AudioAccessory(オーディオアクセサリー) 112号「ピュア・オーディオとは?」

ピュア・オーディオが斜陽になっている。オーディオマニアのイメージがジメジメして、しかも理屈っぽい「根暗系オタク」の代表になりつつある。ピュア・オーディオをより深く音楽を聴く手段とする「正統派オーディオファン」のお客様の心情を察すれば、この状況は断腸の思いに絶えない。
オーディオを堕落させた一番の原因は「軽薄なオーディオの論評」であり「メーカーの販売戦略と深く結びついた業界の薄っぺらな見識にあるのは間違いなく、インターネットに巣食う「えせ評論家気取りのマニア」がそのばかげた風潮を増長させ「音楽ファン」を更に遠ざけているのは想像に難くない。
機器を買い換えたり、オーディオアクセサリーを利用すれば、確かに「音は変わる」。しかし、オーディオの目的は「音を買える」ことではなく、「音楽をより良く(深く)再現する」ことだ。だからこそ「論理」ではなく「感覚」で音を聴かねばならない。音楽を楽しめるか否か?音楽が感動的に聴こえるか否か?それが第一の判断基準であり、高域がどうとか、低域がどうとか、あるいはテクノロジーがどうとか・・・音楽を聴くために必要のない言葉を使ってオーディオを論評すべきではないし、そんな言葉で言い尽くせないのがオーディオの本質であるはずだ。

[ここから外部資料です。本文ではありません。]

Background: an optimization exercise with open tools, aiming at small area, a short achievable clock period and few clock cycles per item. Do not read the settings as production practice.
Where RTL was checked, it was by simulation tests only, not by an equivalence proof against the original.
No functional check of the RTL was part of run 2.

## flow/design.v (module list and top-level ports; edited modules follow where they fit)
// module frame_loader: 39 lines
// module affine_row: 861 lines
// module affine_stream_top: 90 lines
module affine_stream_top (
  input  logic                                aclk,
  input  logic                                aresetn,
  input  logic [4*16-1:0]   s_tdata,
  input  logic                                s_tvalid,
  output logic                                s_tready,
  input  logic                                s_tlast,
  output logic [3*16-1:0]    m_tdata,
  output logic                                m_tvalid,
  input  logic                                m_tready,
  output logic                                m_tlast
);
  // ...
==> flow/flow/run.sh <==
#!/bin/bash
# The standard layout, with one change to synthesis: Yosys's synth skips its
# quick ABC pass (-noabc) before full adders are extracted, so the
# carry-save trees map onto full-adder cells without inverters between
# them. Everything else, the final ABC mapping included, is the standard flow's own.
set -euo pipefail
W=$(pwd)
sed '1s/-noshare /-noshare -noabc /' synth_recipe.tcl > synth_noabc.tcl
grep -q -- '-nofsm -noshare -noabc' synth_noabc.tcl
sed "s#${W}/synth_recipe.tcl#${W}/synth_noabc.tcl#g" standard.sh > standard_noabc.sh
grep -q synth_noabc.tcl standard_noabc.sh
bash standard_noabc.sh > make_flow.log 2>&1
==> flow/standard.sh <==
#!/bin/bash
# synth_recipe.tcl (not shown) runs the flow's synth.tcl, then flattens the netlist and writes it again
# the make line also repeats each setting of config.mk as NAME=value (left out here)
make -C /OpenROAD-flow-scripts/flow DESIGN_CONFIG=/design/flow/config.mk WORK_HOME=/design/flow/orfs CLKGATE_MAP_FILE= SYNTH_SCRIPT=/design/flow/synth_recipe.tcl "${@:-finish}"
==> flow/config.mk <==
export PLATFORM = sky130hd
export DESIGN_NAME = affine_stream_top
export DESIGN_NICKNAME = affine_stream_top
export VERILOG_FILES = /design/flow/design.v
export SDC_FILE = /design/flow/constraint.sdc
export NUM_CORES = 4
export LEC_CHECK = 0
export ABC_AREA = 1
export CAP_MARGIN = 20
export CORE_MARGIN = 2
export CORE_UTILIZATION = 55
export SETUP_SLACK_MARGIN = 3.3
export SLEW_MARGIN = 20
==> flow/constraint.sdc <==
create_clock -name core_clock -period 6.3 [get_ports {aclk}]
set_input_delay 1.2600 -clock core_clock [delete_from_list [all_inputs] [get_ports {aclk}]]
set_output_delay 1.2600 -clock core_clock [all_outputs]
set_load 0.01 [all_outputs]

人間の思念を深く時間が昇華させた「音の芸術」は、いうまでもなく「オーディオ技術など」よりも深く高度で「音楽」は、決して「薄っぺらな機械マニア」のおもちゃではない。「音の中に音楽」の片鱗すら聴き出せない者に「オーディオ(音)」を語る資格はなく「好きな音楽の話ができない」・「音楽の好みが著しく偏っている」・「機械以外には興味が持てない」そんな人達の言う「オーディオの話」に耳を傾ける必要は断じてない。それは「ただの抜け殻になった音の話」であって「音楽の本質」とはまるで無関係なのだから。

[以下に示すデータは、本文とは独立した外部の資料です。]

From an optimization exercise on the open Yosys and OpenROAD flow, aimed at small area, a short achievable clock period and few clock cycles per item; shortcuts taken in it are not production practice.
RTL that was checked went through simulation tests only; none was proved equivalent to the original.
Power and IR drop assume default switching activity.

## math_core_alu
module math_core_alu #(
    parameter int DW = 32,
    parameter int CW = 32
) (
    input  logic          clk,
    input  logic          rst,
    input  logic [0:1]    mode,
    input  logic          in_valid,
    output logic          in_ready,
    input  logic [0:DW-1] ain,
    input  logic [0:DW-1] bin,
    output logic          out_valid,
    input  logic          out_ready,
    output logic [0:DW-1] result,
    output logic          ovf,
    output logic [0:CW-1] statistic,
    input  logic          stat_ld,
    input  logic [0:CW-1] stat_din,
    input  logic          flush,
    output logic          busy
);
For scale: roughly 3200 cells after synthesis, about 170 I/O pins, roughly 24000 sq um of cells after synthesis.
==> flow/config.mk <==
export PLATFORM = sky130hd
export DESIGN_NAME = math_core_alu
export DESIGN_NICKNAME = math_core_alu
export VERILOG_FILES = /design/flow/design.v
export SDC_FILE = /design/flow/constraint.sdc
export NUM_CORES = 4
export LEC_CHECK = 0
export ABC_AREA = 1
export CAP_MARGIN = 20
export CORE_MARGIN = 2
export CORE_UTILIZATION = 40
export CTS_CLUSTER_DIAMETER = 100
export CTS_CLUSTER_SIZE = 30
export SLEW_MARGIN = 20
==> flow/constraint.sdc <==
create_clock -name core_clock -period 10.0 [get_ports {clk}]
set_input_delay 2.0000 -clock core_clock [delete_from_list [all_inputs] [get_ports {clk}]]
set_output_delay 2.0000 -clock core_clock [all_outputs]
set_load 0.01 [all_outputs]
standard.sh (not shown) runs the stock make flow with config.mk's settings and CLKGATE_MAP_FILE= SYNTH_SCRIPT=/design/flow/synth_recipe.tcl, a recipe that flattens the netlist after the stock synthesis.
==> flow/flow/run.sh <==
#!/bin/bash
# The standard layout, with plain buf_1 port buffers and a tighter setup target
# for timing repair; the log of the whole make run goes to standard.log.
bash standard.sh BUFFER_PORTS_ARGS="-buffer_cell sky130_fd_sc_hd__buf_1" SETUP_SLACK_MARGIN=5.2 finish > standard.log 2>&1
Testbench counts at the start, summed over its fixed seeds: cycles 16,016, items 16,000.
Then changed:
--- a/flow/design.v
+++ b/flow/design.v
@@ -19,23 +19,23 @@
     input  logic          flush,
     output logic          busy
 );
     logic [31:0]   a1;
     logic [31:0]   b1;
     logic [32:1]   a3_1;
     logic [10:0]   bs1_1, bs2_1, bs3_1, bs4_1;
     logic [9:0]    bneg_1;
     logic          bgt_1;            
     logic [1:0]    m1;
     logic          v1;
-    localparam int K = 20;
+    localparam int K = 24;
     logic [31:K]   s2;
     logic [31:K]   c2;
     logic [K-1:0]  lo2;
     logic          ck2;
     logic          k1_2;
     logic          k2_2;
     logic          mulp2;
     logic [2-1:0] l32_2;
     logic          v2;
     logic [CW-1:0] r_stat;
     logic          take2;
Outcome: The changed run went through all stages and came out clean; design area rose by 1.7%; critical path depth came out higher by 7; wire length went up by 2.7%; die area rises by about 0.7%; setup slack hardly moves; count of clock-buffer cells in the layout falls by 1; register-to-register slack is about the same; global-route usage rises by 0.46 points; worst hold slack is worse by 5.4 ps; core utilization grows by 0.68 points; via count grows by 0.89%; power goes up by about 1.7%.
Testbench counts after the change, summed over its fixed seeds: cycles 16,016, items 16,000.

もちろん「すべてのオーディオファン」に疑問を投げかけているのではない。一部の「偏った人達」が発信する「歪んだ情報」が「ピュアオーディオのすべてではない」とお気づき頂きたいと強く願う。ピュア・オーディオという趣味は、そんなに浅くないし、長く付き合えば「一生の友」とできるほど高尚なものなのだから。